Dataset entries
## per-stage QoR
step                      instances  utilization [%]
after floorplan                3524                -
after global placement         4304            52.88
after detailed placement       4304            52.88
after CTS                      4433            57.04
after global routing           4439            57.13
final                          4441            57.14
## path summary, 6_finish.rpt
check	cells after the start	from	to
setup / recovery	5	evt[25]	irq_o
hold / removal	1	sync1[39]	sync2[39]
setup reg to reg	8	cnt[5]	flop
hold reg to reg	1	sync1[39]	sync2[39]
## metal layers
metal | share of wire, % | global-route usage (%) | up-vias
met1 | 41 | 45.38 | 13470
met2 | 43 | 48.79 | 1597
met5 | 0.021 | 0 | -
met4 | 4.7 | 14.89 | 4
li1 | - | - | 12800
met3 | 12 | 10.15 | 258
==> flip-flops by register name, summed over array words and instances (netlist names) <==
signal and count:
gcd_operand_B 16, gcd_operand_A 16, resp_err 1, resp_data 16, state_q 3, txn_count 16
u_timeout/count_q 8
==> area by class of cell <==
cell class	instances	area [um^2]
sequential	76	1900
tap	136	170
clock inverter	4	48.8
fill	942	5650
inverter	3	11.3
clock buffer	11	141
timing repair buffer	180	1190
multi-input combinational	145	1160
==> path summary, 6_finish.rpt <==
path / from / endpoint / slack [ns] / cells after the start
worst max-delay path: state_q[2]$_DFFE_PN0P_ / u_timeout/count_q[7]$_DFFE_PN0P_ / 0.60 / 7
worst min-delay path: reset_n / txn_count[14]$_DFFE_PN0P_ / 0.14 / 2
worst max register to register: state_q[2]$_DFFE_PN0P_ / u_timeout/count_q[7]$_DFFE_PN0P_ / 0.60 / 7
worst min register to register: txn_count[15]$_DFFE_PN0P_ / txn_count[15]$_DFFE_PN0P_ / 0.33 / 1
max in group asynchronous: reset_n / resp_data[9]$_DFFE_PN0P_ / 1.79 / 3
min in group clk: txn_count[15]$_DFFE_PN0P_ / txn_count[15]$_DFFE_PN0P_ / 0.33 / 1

* * *

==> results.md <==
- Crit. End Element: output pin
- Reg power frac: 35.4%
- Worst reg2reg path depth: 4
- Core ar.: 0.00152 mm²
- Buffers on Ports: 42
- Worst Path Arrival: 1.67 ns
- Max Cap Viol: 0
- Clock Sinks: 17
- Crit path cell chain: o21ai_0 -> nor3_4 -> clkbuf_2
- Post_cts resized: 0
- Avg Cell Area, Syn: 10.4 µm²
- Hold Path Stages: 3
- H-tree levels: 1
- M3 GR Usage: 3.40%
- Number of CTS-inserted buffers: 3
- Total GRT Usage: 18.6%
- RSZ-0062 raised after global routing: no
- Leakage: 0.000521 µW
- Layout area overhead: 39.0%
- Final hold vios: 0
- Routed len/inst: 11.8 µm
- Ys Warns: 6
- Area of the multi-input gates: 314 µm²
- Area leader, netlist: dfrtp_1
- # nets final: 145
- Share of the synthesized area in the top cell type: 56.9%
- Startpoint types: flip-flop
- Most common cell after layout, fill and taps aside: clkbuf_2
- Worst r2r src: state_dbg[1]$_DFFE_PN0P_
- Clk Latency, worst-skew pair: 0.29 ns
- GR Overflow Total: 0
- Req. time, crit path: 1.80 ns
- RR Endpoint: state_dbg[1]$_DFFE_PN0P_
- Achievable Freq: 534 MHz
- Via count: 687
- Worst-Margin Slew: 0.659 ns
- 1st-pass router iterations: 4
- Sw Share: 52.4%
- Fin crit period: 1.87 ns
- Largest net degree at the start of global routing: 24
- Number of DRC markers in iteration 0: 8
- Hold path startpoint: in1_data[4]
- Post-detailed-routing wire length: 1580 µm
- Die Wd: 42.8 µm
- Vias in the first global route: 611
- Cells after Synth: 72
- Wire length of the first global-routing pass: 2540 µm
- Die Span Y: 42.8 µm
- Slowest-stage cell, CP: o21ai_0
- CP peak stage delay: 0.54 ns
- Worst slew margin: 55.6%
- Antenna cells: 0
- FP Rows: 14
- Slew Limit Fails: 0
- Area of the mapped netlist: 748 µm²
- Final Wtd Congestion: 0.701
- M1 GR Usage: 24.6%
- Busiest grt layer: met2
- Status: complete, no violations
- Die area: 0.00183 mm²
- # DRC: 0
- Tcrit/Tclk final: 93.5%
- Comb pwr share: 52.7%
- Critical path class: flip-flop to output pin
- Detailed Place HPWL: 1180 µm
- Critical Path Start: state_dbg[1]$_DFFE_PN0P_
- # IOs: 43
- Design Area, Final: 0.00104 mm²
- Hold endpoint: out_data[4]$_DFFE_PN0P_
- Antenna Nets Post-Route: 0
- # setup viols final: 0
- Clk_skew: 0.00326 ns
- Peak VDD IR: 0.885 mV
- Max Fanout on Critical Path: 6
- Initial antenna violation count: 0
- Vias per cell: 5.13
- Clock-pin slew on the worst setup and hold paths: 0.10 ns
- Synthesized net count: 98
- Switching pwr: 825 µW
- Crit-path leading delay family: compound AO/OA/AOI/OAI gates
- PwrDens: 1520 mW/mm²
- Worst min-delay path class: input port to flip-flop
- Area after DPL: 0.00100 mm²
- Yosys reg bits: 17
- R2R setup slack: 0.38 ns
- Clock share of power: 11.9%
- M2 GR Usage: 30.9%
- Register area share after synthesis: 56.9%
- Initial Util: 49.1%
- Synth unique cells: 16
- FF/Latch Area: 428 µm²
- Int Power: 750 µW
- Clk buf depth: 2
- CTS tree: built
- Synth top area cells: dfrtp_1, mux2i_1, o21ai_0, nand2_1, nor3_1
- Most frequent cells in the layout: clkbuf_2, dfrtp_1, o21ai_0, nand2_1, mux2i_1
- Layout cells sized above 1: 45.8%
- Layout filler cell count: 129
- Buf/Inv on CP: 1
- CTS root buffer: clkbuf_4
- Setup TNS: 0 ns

Problem to work on
Repeat, exactly as they stand above, the lines from the line with "- Detailed Place HPWL: 1180 µm" to the line with "- Peak VDD IR: 0.885 mV", both lines included.

Response to this exercise
- Detailed Place HPWL: 1180 µm
- Critical Path Start: state_dbg[1]$_DFFE_PN0P_
- # IOs: 43
- Design Area, Final: 0.00104 mm²
- Hold endpoint: out_data[4]$_DFFE_PN0P_
- Antenna Nets Post-Route: 0
- # setup viols final: 0
- Clk_skew: 0.00326 ns
- Peak VDD IR: 0.885 mV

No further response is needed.